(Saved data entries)
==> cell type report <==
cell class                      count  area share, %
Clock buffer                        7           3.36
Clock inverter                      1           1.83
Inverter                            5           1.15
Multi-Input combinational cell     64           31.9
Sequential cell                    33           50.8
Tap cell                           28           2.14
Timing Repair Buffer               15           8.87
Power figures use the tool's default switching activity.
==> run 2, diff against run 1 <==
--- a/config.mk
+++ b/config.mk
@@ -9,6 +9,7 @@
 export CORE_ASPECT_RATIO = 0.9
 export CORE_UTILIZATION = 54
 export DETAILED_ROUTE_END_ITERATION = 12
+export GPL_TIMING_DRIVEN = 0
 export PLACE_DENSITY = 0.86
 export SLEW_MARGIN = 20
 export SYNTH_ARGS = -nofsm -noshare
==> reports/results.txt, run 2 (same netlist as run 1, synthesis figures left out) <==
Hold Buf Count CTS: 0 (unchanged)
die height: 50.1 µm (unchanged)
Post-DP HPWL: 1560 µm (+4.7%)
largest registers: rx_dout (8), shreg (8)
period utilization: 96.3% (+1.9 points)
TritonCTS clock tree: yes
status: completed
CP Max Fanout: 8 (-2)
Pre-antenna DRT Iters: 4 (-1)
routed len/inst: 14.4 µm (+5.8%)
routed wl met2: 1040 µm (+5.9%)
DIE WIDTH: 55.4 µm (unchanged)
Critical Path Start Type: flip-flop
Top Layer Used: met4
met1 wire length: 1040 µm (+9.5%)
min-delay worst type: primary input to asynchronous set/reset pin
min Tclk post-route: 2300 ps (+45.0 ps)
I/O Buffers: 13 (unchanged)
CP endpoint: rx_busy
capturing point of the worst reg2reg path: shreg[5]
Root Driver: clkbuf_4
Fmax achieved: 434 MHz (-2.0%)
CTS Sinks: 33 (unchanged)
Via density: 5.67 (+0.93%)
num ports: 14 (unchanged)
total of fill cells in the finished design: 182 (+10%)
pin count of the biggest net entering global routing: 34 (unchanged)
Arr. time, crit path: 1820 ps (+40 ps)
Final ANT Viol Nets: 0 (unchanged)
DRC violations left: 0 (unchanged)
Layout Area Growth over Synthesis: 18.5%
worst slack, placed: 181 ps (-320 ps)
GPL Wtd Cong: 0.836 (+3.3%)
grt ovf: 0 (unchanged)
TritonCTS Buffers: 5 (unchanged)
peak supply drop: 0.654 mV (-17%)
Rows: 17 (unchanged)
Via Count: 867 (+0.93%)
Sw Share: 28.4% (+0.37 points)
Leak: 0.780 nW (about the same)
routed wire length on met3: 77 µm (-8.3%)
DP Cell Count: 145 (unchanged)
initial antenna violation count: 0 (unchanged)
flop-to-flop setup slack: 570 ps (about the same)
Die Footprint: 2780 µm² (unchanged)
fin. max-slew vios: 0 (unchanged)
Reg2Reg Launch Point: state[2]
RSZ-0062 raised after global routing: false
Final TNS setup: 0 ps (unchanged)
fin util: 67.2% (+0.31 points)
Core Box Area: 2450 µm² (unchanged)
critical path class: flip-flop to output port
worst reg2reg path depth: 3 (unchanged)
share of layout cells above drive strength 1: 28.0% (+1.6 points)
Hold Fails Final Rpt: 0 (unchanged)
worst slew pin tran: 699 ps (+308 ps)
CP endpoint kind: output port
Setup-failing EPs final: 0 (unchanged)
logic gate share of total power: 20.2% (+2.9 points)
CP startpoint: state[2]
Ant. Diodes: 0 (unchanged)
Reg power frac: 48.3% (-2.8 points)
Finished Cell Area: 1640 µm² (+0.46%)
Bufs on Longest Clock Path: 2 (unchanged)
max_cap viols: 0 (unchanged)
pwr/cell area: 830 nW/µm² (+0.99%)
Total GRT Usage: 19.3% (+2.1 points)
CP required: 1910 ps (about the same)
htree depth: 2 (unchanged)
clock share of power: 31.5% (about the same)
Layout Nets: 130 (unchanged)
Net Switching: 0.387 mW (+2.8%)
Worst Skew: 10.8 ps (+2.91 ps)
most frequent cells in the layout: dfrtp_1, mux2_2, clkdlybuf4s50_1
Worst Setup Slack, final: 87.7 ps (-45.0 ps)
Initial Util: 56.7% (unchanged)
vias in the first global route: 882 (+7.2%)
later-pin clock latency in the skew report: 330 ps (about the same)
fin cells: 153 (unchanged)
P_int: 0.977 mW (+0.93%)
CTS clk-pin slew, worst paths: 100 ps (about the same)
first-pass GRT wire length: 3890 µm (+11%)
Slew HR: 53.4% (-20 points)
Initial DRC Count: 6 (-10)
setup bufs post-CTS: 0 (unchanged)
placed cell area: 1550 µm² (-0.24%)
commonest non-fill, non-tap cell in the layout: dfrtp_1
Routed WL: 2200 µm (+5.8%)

**DESCRIPTION OF THE TASK**
Every line above from the line with "Total GRT Usage: 19.3% (+2.1 points)" to the line with "Worst Skew: 10.8 ps (+2.91 ps)", inclusive, must be returned exactly; no other line belongs in the reply.

**THE COMPLETED TASK**
Total GRT Usage: 19.3% (+2.1 points)
CP required: 1910 ps (about the same)
htree depth: 2 (unchanged)
clock share of power: 31.5% (about the same)
Layout Nets: 130 (unchanged)
Net Switching: 0.387 mW (+2.8%)
Worst Skew: 10.8 ps (+2.91 ps)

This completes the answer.